Anecdotal evidence suggests that nonqualified deferred compensation plans (NQDPs) are on the upswing as highly paid executives and employers grapple with the challenge of supplementing future income from a traditional retirement plan on their own in an environment of low interest rates and rising tax rates.
Advisers can scout opportunities to introduce the idea to clients that may not have yet considered the concept, and possibly assist with investment selection when informal funding arrangements are put in place.
Another factor in the growing popularity of these plans, according to attorney Stephen L. Ferszt, a partner with Tarter Krinsky & Drogin LLP in New York and specialist in NQDPs, is increased funding pressure on defined benefit plans that has led some DB plan sponsors to scale back on those obligations, but need to a way to keep key people whole.
“These types of programs are appropriate for many different types of businesses and in some cases, tax exempt employers, such as hospitals, academic institutions and the like,” Ferszt says.
A “blank canvas”
The NQDP, covered under Section 109a of the Internal Revenue Code, “is like a blank canvas with almost unlimited flexibility in design parameters and the ability to be selective about who receives the benefits,” according to Steven Kaye, founder and president of AEPG Wealth Strategies in Warren, N.J. The plans are useful if you want to exceed the benefit constraints of traditional ERISA plans.
Thomas D. Ming, president of Tower Rock Advisors in Bakersfield, Calif., says he has clients who are re-analyzing their compensation strategies in light of the improving economy, and NQDC plans are increasingly sounding like an attractive option to some, often as a recruiting tool for top talent.
The catch, of course, is that the deferred income promise does not have to be funded. Or if it is, the covered employee does not have a direct claim on those assets until they are distributed, typically many years later. Corporate creditors, however, would have first crack at them if the business goes sour. Even a merger or acquisition could threaten the ultimate benefit.

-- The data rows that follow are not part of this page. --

`config.mk`:
```
export PLATFORM = sky130hd
export DESIGN_NAME = elbeth_pc_unit
export DESIGN_NICKNAME = d
export VERILOG_FILES = /design/src/rtl/elbeth_pc_pkg.sv /design/src/rtl/elbeth_pc_incr.sv /design/src/rtl/elbeth_pc_unit.sv
export SDC_FILE = /design/constraint.sdc
export NUM_CORES = 1
export LEC_CHECK = 0
export CAP_MARGIN = 30
export CORE_MARGIN = 2
export CORE_UTILIZATION = 41
export CTS_CLUSTER_DIAMETER = 30
export DETAILED_ROUTE_END_ITERATION = 6
export PLACE_DENSITY = 0.82
export SLEW_MARGIN = 20
export SYNTH_ARGS = -nofsm -noshare
export SYNTH_HDL_FRONTEND = slang
export SYNTH_SLANG_ARGS = --single-unit
```
`constraint.sdc`:
```
create_clock -name clk -period 2.2 [get_ports clk]
set_input_delay 0.44 -clock clk [delete_from_list [all_inputs] [get_ports clk]]
set_output_delay 0.44 -clock clk [all_outputs]
set_load 0.05 [all_outputs]
```
`src/rtl/elbeth_pc_pkg.sv`:
```
// Shared types and constants for the elbeth program-counter unit.
package elbeth_pc_pkg;

    typedef enum logic [1:0] {
        ST_BOOT = 2'd0,
        ST_RUN  = 2'd1,
        ST_HALT = 2'd2
    } pc_state_t;

    localparam int STEP16 = 2;
    localparam int STEP32 = 4;

    typedef enum logic [1:0] {
        SEL_SEQ    = 2'd0,
        SEL_BRANCH = 2'd1,
        SEL_ERET   = 2'd2,
        SEL_EXC    = 2'd3
    } redir_sel_t;

endpackage

```
`src/rtl/elbeth_pc_incr.sv`:
```
// Sequential-PC incrementer: adds 2 for compressed instructions when C_EXT is set, else 4.
module elbeth_pc_incr
    import elbeth_pc_pkg::*;
#(
    parameter int XLEN  = 32,
    parameter bit C_EXT = 1'b0
) (
    input  logic [XLEN-1:0] pc,
    input  logic            compressed,
    output logic [XLEN-1:0] sum
);

    logic [XLEN-1:0] step;

    assign step = (C_EXT && compressed) ? XLEN'(STEP16) : XLEN'(STEP32);
    assign sum  = pc + step;

endmodule

```
`src/rtl/elbeth_pc_unit.sv`:
```
// Program-counter unit at the head of fetch: PC register, redirect mux,
// BOOT/RUN/HALT sequencing and fetch handshake.
//
//   state   | meaning
//   --------+-----------------------------------------------
//   ST_BOOT | first cycle after reset, no fetch request
//   ST_RUN  | fetching; PC advances on acceptance
//   ST_HALT | no fetch request; redirects still load the PC
module elbeth_pc_unit
    import elbeth_pc_pkg::*;
#(
    parameter int          XLEN         = 32,
    parameter logic [31:0] RESET_VECTOR = 32'h0000_0000,
    parameter logic [31:0] EXC_VECTOR   = 32'h0000_0100,
    parameter bit          C_EXT        = 1'b0
) (
    input  logic            clk,
    input  logic            rst,
    input  logic            fetch_ready_i,
    input  logic            stall_i,
    input  logic            compressed_i,
    input  logic            exc_i,
    input  logic            eret_i,
    input  logic [XLEN-1:0] epc_i,
    input  logic            branch_i,
    input  logic [XLEN-1:0] branch_target_i,
    input  logic            halt_i,
    input  logic            resume_i,
    output logic [XLEN-1:0] pc_o,
    output logic [XLEN-1:0] pc_plus_o,
    output logic            pc_valid_o,
    output logic            misalign_o
);

    localparam logic [XLEN-1:0] RST_PC = XLEN'(RESET_VECTOR);
    localparam logic [XLEN-1:0] EXC_PC = XLEN'(EXC_VECTOR);
    // Bit 0 always cleared; bit 1 also cleared unless 16-bit instructions exist.
    localparam logic [XLEN-1:0] ALIGN_MASK = {{(XLEN-2){1'b1}}, (C_EXT ? 2'b10 : 2'b00)};

    pc_state_t       state, state_next;
    redir_sel_t      sel;
    logic [XLEN-1:0] pc_q, pc_next, pc_inc, raw_target;
    logic            mis_q, mis_next;
    logic            accept;

    elbeth_pc_incr #(
        .XLEN (XLEN),
        .C_EXT(C_EXT)
    ) u_incr (
        .pc        (pc_q),
        .compressed(compressed_i),
        .sum       (pc_inc)
    );

    assign pc_o       = pc_q;
    assign pc_plus_o  = pc_inc;
    assign pc_valid_o = (state == ST_RUN);
    assign misalign_o = mis_q;
    assign accept     = pc_valid_o & fetch_ready_i & ~stall_i;

    always_comb begin
        sel = SEL_SEQ;
        if (state != ST_BOOT) begin
            if (exc_i)         sel = SEL_EXC;
            else if (eret_i)   sel = SEL_ERET;
            else if (branch_i) sel = SEL_BRANCH;
        end
    end

    always_comb begin
        raw_target = '0;
        case (sel)
            SEL_EXC:    raw_target = EXC_PC;
            SEL_ERET:   raw_target = epc_i;
            SEL_BRANCH: raw_target = branch_target_i;
            default:    raw_target = '0;
        endcase
    end

    always_comb begin
        state_next = state;
        pc_next    = pc_q;
        mis_next   = 1'b0;
        if (sel != SEL_SEQ) begin
            pc_next  = raw_target & ALIGN_MASK;
            mis_next = |(raw_target & ~ALIGN_MASK);
            if (sel == SEL_EXC) state_next = ST_RUN;
        end else begin
            case (state)
                ST_BOOT: state_next = ST_RUN;
                ST_RUN: begin
                    if (halt_i)      state_next = ST_HALT;
                    else if (accept) pc_next    = pc_inc;
                end
                ST_HALT: begin
                    if (resume_i) state_next = ST_RUN;
                end
                default: state_next = ST_BOOT;
            endcase
        end
    end

    always_ff @(posedge clk or posedge rst) begin
        if (rst) begin
            state <= ST_BOOT;
            pc_q  <= RST_PC;
            mis_q <= 1'b0;
        end else begin
            state <= state_next;
            pc_q  <= pc_next;
            mis_q <= mis_next;
        end
    end

endmodule

```
-- Word-level counts from Yosys, hierarchy flattened
Cells that the tools add are included.
- equal/unequal tests: 9
- reduce and logical (&&, ||, !) cells: 8
- $add $sub $neg: 1
- multiplexer cells: 15
- bitwise gates (word level): 3
- operator list (operator ; number):
    $mux W32 ; 4
    $pmux W32 S3 ; 1
    $add A32 B3 Y32 const B ; 1
    $mux W2 ; 7
    $reduce_bool A2 Y1 ; 4
    $eq A2 B2 Y1 const B ; 3
    $pmux W2 S3 ; 1
    $reduce_and A3 Y1 ; 2
    $eq A2 B1 Y1 const B ; 2
    $ne A2 B1 Y1 const B ; 2
    $ne A3 B2 Y1 const B ; 1
    $ne A3 B3 Y1 const B ; 1
    $and A1 B1 Y1 ; 2
    $logic_not A2 Y1 ; 1
    $mux W1 ; 2
    $reduce_or A2 Y1 ; 1
    $not A1 Y1 ; 1
- register bits: 35
- input bits: 74
- output and inout bits: 66
- word-level logic and storage cells: 39

-- Longest topological paths before layout
Gate-level depths: netlist of run 1.
- word-level depth: 8
- depth in mapped cells: 9
- mapped depth without buffers: 8

-- By module
A second synthesis of run 1 with hierarchy kept.
- cell total of the unflattened synthesis: 297
- area total of the unflattened synthesis: 2565.0 um2
- modules (own cells, without submodules) (module ; seq. area each (um2) ; cells an instance ; area each (um2) ; times used):
    elbeth_pc_unit ; 875.8 ; 214 ; 1984.4 ; 1
    elbeth_pc_incr ; 0.0 ; 83 ; 580.6 ; 1

-- Least setup slack after synthesis of run 1
Ideal clock, no wire load.
- kind: flip-flop to output port
- start: register pc_q[2], in the netlist pc_o[2]
- end: output port pc_plus_o[18]
- data required time: 1.760 ns
- cell stages (with the launch flop): 7
- path buffers: 1
- setup slack: -0.889 ns
- data arrival time: 2.649 ns
- path through: dfrtp_1 ha_1 nand3_1 nor4_4 buf_6 nand3_1 xnor2_1
- longest elaborated chain between the ends: 1
- ends and longest elaborated chain (element ; RTL line ; RTL):
    start: declaration ; elbeth_pc_unit.sv:42 ; logic [XLEN-1:0] pc_q, pc_next, pc_inc, raw_target;
    start signal: assignment ; elbeth_pc_unit.sv:110 ; pc_q <= pc_next;
    $add A32 B3 Y32 ; elbeth_pc_incr.sv:16 ; assign sum = pc + step;
    end: declaration ; elbeth_pc_unit.sv:30 ; output logic [XLEN-1:0] pc_plus_o,
Every way passes these cells.

-- Final worst setup path of run 1
- start: register pc_q[2], in the netlist pc_o[2]
- end: output port pc_plus_o[31]
Same word-level chain as after synthesis.

==> run metrics, run 1 <==
outcome=finished, violations left; failing checks=negative setup slack; Pint=about 0.0025 W; Worst Hold Class=primary input to async pin; CP required=~1.8 ns; total congestion overflow=0; Num CTS Buffers=5; die height=between 80 and 90 µm; Comb power frac=around two thirds; clk slew on worst S/H paths=roughly 0.070 ns; Yosys reg bits=33; Crit path largest cell delay=about 0.47 ns; wire length of the first global-routing pass=18300 µm; asr flop ratio synth=100%; Yosys warning total=0; hold buffers post-CTS=0; Setup CP Type=flop to output pin; CTS tree=built; most common cell after layout, fill and taps aside=clkdlybuf4s50_1; Post-synth EDFFs=0; final net count=a little under 600; GRT Resource Usage Total=a little under a third; Ports=140; Pleak=2.47 nW; Clock Skew=approximately 0.013 ns; count of cell types in the netlist=45; # setup viols final=24; clock buffer depth=2; worst-skew pair later-pin latency=about 0.30 ns; Cell Count, Final, Fillers Out=between 500 and 600; fin util=between 90 and 100%; initial core utilization=42.7%; CP endpoint kind=output pin; Detail Route Antenna Nets=0; delay-heaviest family, CP=simple AND/OR/NAND/NOR gates; Avg Cell Area, Syn=about 9 µm²; initial antenna violation count=1; Avg WL per Cell=23.8 µm; worst-path maximum fanout=7; DRT Pass-1 Iters=5; Final Hold Viols=0; H-tree depth=2; Post-synth top flop=dfrtp_1; Slew headroom=about 63%; share of cells above drive strength 1=a little over two fifths; Sequential Power Share=20.3%; Vias/cell=around 6.2; Core ar.=around 6400 µm²; pin count of the biggest net entering global routing=34; Slew Viols, Final=0; IO Port Bufs=around 130; NetSw=0.00231 W; Die ar.=around 7300 µm²; PD cells=831 nW/µm²; # rows=29; Slowest-stage cell, CP=dfrtp_4; switching share of power=roughly 48%; max-cap violation count=0; final wirelength=approximately 14000 µm; final setup margin=-0.374 ns; filler instances=around 240; CP startpoint kind=flop; Worst VDD drop=0.621 mV; die width=between 80 and 90 µm; CP dominant cell by count=buf_12; CP Cell Sequence=nand4_4 > nor4_4 > buf_12 > nand4_1 > xnor2_4 > buf_12; sequential area share after synthesis=30.3%; Post-Syn Instances=between 200 and 300; Post-route DRC=0; commonest non-fill, non-tap cells in the layout=clkdlybuf4s50_1, buf_4, buf_12; CTS sink count=33; root buffer cell=clkbuf_8; RD Place Congestion=0.873; Worst EP arrival=between 2 and 2.5 ns; Worst-Margin Slew=about 0.55 ns; Critical path buffers and inverters=2; clock network power share=between 10% and 20%; Final Cycle Share=117%; post-synthesis cell area=roughly 2700 µm²; DP HPWL=about 7300 µm; min Tclk post-route=~2.6 ns; vias in the first global route=between 3000 and 4000; RSZ-0062 raised after global routing=yes; maximum clock rate=around 390 MHz; initial DRC count=about 310; total number of vias=3551; area grow syn2layout=113%; DP Cell Count=around 530; final hold slack=approximately 0.54 ns
==> area by class of cell <==
type,count,area [µm²],share of cell area (%)
Antenna cell,1,2.50,0.0431
Timing Repair Buffer,219,2350,40.4
Inverter,8,30.0,0.517
Sequential cell,33,860,14.8
Clock inverter,1,30.0,0.517
Tap cell,77,96.3,1.66
Clock buffer,7,86.3,1.49
Multi-Input combinational cell,231,2350,40.5
==> worst reg2reg max path, delay by kind of cell (launching register included) <==
kind	cells	cell delay [ns]
and+or+nand+nor	3	0.47
xor gates and xnor gates	1	0.29
adders and majority gates	1	0.14
DFF	1	0.47
AOI/OAI and AO/OA	1	0.14
buffers and inverters	4	0.59
==> logic make-up after synthesis <==
| family | share of synthesized area [%] |
|---|---|
| AND/OR/NAND/NOR | 22.9 |
| AO/OA/AOI/OAI | 17.9 |
| XOR/XNOR | 18.0 |
| buffers and inverters | 8.49 |
| flip-flops | 30.3 |
| adder cells (fa/ha/maj) | 2.30 |
| other | 0.138 |
==> flip-flops by register name, indices dropped and copies added (netlist names) <==
signal	cells
misalign_o	1
pc_o	30
state	2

“The most typical plan for small employers is a plan that looks and smells like a 401(k) plan using an approved document and using corporate owned life insurance and a rabbi trust to protect the benefits funded,” Ming says.
Kaye says he’s not a big fan of the life insurance route “due to the large initial sunk cost and ongoing expenses in a permanent insurance policy.” Simple sinking funds are an alternative to life insurance but that funding decision is generally up to the employer.
The typical NQDC plan benefit for small employers is expressed a percentage of pay (e.g., five) over a specified number of years. The benefit can be vested, using a graded or cliff structure, to enhance the golden hand-cuffs effect. The formula can also be tied to performance metrics for individuals and teams, Kaye says.
He offers a few caveats about NQDC plans. First, he notes, in a small company where secrets are hard to maintain, “cultural rifts can occur when you are selective about who gets a particular benefit.” But those can be managed.
Also, the financial frailty of many small companies needs to be considered, hence the desirability of an informal funding arrangement. While as noted those assets could be taken away by creditors or settling any other legal claims, any funding is better than none. Even so, the tax implications must be kept in mind. The employer receives no tax deduction for informal funding arrangements until the benefits are paid.